- WHAT YOU ARE ASKED TO DO
Starting at the line containing "cells | 9 |" and ending at the line containing "4463.0 | 3520.9 |", print every line of the material below exactly, both ends included, and stop there.

- STORED DATA
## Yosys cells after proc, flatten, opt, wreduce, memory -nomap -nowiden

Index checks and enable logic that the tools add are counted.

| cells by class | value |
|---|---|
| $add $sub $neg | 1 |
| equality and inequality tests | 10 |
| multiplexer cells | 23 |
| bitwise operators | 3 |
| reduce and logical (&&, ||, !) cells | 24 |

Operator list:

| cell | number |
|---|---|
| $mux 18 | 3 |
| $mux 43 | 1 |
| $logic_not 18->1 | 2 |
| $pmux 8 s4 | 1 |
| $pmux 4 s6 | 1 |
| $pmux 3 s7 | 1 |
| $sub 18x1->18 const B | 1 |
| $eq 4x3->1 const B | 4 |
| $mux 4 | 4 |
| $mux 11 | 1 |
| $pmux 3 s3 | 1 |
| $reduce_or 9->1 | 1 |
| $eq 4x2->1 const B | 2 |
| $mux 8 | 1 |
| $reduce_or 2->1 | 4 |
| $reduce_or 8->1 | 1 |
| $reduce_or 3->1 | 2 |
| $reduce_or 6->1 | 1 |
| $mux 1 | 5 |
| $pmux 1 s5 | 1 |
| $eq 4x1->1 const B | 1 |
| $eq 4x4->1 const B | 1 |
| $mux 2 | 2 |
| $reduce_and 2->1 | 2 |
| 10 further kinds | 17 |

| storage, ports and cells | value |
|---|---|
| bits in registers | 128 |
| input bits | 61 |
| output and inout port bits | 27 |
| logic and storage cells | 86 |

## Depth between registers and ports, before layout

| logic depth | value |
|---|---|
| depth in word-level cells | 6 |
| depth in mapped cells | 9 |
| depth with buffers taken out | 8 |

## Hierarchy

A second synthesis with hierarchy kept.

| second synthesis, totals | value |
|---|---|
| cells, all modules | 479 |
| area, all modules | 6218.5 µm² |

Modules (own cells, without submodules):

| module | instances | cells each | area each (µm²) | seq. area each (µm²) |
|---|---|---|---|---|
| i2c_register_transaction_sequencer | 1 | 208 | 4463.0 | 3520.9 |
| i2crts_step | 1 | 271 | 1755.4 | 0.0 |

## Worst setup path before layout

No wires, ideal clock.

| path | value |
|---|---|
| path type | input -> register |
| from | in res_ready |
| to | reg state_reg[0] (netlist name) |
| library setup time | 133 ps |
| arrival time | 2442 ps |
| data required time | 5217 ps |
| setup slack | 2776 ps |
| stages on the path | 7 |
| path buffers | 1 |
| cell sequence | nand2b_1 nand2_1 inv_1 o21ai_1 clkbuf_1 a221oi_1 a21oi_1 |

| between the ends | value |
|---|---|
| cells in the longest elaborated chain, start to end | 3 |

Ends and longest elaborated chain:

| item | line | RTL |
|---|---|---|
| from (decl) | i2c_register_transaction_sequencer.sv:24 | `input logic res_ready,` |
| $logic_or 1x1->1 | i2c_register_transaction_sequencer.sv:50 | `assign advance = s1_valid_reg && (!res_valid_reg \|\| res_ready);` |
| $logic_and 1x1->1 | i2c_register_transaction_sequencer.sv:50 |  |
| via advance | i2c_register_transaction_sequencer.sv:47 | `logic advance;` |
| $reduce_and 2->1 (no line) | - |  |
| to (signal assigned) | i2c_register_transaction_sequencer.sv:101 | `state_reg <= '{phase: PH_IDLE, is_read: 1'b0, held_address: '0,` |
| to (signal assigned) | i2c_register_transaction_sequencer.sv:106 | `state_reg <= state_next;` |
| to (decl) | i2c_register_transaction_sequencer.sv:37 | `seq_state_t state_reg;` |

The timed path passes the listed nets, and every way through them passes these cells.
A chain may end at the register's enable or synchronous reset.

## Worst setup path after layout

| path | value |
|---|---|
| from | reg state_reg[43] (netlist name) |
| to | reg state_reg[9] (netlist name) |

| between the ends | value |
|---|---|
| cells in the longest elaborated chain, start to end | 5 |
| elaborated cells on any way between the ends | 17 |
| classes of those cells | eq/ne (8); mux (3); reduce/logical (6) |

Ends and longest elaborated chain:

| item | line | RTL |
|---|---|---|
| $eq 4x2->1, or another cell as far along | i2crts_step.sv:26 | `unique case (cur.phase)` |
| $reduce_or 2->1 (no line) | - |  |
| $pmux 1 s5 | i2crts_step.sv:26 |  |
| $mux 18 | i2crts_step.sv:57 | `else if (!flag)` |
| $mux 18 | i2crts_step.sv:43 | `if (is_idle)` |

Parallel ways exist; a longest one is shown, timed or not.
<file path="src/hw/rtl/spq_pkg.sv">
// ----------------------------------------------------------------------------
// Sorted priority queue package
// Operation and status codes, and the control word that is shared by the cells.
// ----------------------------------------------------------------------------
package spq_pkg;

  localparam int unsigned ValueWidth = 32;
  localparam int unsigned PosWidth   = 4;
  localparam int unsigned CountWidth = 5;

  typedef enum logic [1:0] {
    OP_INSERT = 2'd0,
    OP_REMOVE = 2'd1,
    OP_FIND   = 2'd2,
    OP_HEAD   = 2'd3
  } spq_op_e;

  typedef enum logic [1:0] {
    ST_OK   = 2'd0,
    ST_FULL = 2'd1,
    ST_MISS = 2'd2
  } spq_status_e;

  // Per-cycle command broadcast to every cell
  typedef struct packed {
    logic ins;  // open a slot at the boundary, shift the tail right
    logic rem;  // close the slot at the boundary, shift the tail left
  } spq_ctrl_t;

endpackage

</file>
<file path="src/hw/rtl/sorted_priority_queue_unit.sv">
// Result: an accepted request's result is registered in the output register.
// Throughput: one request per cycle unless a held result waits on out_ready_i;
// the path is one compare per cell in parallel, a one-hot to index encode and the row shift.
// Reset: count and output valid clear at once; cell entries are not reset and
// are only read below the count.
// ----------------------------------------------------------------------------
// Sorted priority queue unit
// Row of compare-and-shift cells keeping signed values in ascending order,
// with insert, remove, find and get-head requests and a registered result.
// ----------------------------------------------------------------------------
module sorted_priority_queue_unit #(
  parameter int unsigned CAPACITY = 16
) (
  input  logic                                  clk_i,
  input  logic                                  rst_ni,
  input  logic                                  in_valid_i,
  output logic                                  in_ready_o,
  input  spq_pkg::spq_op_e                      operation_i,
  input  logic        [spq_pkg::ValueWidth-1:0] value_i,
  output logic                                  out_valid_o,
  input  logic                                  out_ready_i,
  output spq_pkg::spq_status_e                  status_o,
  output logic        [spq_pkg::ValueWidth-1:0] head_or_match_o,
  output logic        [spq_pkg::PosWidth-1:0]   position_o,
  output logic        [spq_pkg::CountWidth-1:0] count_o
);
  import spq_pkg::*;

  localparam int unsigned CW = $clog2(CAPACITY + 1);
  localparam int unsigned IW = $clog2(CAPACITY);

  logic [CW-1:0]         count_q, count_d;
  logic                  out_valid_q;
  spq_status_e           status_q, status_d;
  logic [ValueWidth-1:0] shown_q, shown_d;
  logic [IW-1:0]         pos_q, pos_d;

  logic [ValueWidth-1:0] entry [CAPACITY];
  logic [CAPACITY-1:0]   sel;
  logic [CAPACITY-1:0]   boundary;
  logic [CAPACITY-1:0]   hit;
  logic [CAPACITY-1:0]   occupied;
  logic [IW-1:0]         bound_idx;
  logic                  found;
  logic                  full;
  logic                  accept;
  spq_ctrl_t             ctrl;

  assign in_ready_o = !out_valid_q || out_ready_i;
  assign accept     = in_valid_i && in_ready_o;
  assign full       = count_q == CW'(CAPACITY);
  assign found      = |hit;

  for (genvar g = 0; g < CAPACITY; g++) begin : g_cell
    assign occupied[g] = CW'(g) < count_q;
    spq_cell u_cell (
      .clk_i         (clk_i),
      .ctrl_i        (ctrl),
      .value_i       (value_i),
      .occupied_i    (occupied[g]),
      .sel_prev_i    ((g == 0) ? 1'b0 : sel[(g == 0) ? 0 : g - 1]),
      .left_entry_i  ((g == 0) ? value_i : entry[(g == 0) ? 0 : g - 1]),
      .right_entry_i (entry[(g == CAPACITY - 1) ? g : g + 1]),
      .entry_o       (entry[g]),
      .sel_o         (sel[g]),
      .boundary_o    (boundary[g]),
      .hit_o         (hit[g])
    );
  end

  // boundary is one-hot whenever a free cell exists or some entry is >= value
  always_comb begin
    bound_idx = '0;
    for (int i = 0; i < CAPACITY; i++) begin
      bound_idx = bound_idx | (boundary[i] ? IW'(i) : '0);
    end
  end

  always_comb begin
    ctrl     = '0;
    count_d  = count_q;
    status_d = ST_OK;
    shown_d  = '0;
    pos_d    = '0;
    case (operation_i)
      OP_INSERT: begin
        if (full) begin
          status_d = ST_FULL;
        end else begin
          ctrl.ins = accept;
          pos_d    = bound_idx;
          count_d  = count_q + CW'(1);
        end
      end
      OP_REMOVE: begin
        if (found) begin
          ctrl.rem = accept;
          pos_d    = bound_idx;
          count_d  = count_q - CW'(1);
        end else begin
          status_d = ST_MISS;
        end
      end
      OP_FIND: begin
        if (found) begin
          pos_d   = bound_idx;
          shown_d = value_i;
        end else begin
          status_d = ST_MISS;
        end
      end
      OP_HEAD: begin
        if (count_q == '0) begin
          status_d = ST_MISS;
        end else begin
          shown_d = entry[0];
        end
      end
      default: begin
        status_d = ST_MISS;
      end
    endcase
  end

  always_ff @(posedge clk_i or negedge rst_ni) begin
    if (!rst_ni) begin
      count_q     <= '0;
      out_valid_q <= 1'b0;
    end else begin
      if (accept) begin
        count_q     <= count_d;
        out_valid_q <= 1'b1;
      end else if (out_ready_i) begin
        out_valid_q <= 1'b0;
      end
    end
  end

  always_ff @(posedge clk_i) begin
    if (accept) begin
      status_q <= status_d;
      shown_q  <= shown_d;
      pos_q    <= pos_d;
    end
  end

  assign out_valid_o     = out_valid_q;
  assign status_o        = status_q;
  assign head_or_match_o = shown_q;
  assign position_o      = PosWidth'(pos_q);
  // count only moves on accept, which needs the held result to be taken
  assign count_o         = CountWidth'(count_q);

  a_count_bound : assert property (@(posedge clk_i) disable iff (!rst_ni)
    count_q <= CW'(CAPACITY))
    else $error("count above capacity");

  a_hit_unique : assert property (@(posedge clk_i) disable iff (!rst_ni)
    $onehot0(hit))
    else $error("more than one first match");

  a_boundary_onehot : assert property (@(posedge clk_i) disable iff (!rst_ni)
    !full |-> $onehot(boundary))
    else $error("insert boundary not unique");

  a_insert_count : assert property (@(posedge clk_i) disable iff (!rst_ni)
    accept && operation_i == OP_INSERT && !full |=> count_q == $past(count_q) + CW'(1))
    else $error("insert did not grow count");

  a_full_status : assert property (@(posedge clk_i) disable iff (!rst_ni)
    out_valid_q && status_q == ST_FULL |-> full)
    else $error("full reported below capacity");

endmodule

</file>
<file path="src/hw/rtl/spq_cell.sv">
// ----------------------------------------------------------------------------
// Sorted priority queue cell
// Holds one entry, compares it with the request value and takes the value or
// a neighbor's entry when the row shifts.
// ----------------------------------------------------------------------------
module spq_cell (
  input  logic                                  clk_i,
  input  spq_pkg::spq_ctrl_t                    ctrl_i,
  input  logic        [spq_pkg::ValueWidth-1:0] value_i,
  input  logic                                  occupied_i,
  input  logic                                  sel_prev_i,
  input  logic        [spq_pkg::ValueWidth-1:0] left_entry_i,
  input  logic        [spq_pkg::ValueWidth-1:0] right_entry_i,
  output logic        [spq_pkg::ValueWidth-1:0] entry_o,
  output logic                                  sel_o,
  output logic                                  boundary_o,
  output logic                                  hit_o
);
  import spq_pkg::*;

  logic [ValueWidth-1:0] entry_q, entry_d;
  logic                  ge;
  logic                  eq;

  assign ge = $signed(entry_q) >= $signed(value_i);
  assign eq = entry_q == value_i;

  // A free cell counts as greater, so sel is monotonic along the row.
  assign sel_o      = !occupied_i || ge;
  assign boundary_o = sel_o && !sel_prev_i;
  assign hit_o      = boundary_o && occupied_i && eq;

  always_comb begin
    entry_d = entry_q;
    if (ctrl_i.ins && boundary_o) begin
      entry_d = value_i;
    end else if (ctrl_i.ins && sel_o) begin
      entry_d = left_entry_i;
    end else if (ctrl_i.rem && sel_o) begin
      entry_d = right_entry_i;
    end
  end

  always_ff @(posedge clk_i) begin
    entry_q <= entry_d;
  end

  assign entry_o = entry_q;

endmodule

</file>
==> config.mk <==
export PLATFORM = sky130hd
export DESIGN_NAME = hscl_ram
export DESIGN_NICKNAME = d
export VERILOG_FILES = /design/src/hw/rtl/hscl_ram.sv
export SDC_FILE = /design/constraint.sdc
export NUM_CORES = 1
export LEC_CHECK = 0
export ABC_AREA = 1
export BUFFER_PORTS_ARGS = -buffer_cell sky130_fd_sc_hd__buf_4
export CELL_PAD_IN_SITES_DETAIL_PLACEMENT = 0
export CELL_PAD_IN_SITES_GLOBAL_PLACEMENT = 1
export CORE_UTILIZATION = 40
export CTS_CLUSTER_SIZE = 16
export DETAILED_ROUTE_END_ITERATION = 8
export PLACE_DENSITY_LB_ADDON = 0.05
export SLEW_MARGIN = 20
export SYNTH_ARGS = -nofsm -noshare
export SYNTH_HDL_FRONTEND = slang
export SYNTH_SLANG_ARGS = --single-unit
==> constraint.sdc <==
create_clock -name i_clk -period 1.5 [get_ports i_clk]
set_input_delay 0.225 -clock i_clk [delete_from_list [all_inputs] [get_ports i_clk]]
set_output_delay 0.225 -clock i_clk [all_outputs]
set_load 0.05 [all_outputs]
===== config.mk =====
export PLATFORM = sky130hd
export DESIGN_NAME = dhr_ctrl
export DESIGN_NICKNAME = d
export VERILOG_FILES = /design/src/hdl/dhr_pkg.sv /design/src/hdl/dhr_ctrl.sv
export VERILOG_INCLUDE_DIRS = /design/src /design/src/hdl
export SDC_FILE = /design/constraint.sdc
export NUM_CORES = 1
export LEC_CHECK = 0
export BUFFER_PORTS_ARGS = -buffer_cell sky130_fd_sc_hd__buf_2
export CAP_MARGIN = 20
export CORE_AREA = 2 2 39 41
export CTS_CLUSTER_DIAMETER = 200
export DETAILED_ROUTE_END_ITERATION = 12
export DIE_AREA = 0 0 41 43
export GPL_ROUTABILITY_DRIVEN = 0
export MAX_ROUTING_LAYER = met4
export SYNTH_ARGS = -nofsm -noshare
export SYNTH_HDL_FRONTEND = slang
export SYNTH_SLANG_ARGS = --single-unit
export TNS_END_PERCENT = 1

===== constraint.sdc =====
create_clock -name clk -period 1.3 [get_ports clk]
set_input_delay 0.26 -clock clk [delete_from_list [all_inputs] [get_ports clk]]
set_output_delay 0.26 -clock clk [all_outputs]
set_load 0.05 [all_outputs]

- EXERCISE ANSWER
| depth in mapped cells | 9 |
| depth with buffers taken out | 8 |

## Hierarchy

A second synthesis with hierarchy kept.

| second synthesis, totals | value |
|---|---|
| cells, all modules | 479 |
| area, all modules | 6218.5 µm² |

Modules (own cells, without submodules):

| module | instances | cells each | area each (µm²) | seq. area each (µm²) |
|---|---|---|---|---|
| i2c_register_transaction_sequencer | 1 | 208 | 4463.0 | 3520.9 |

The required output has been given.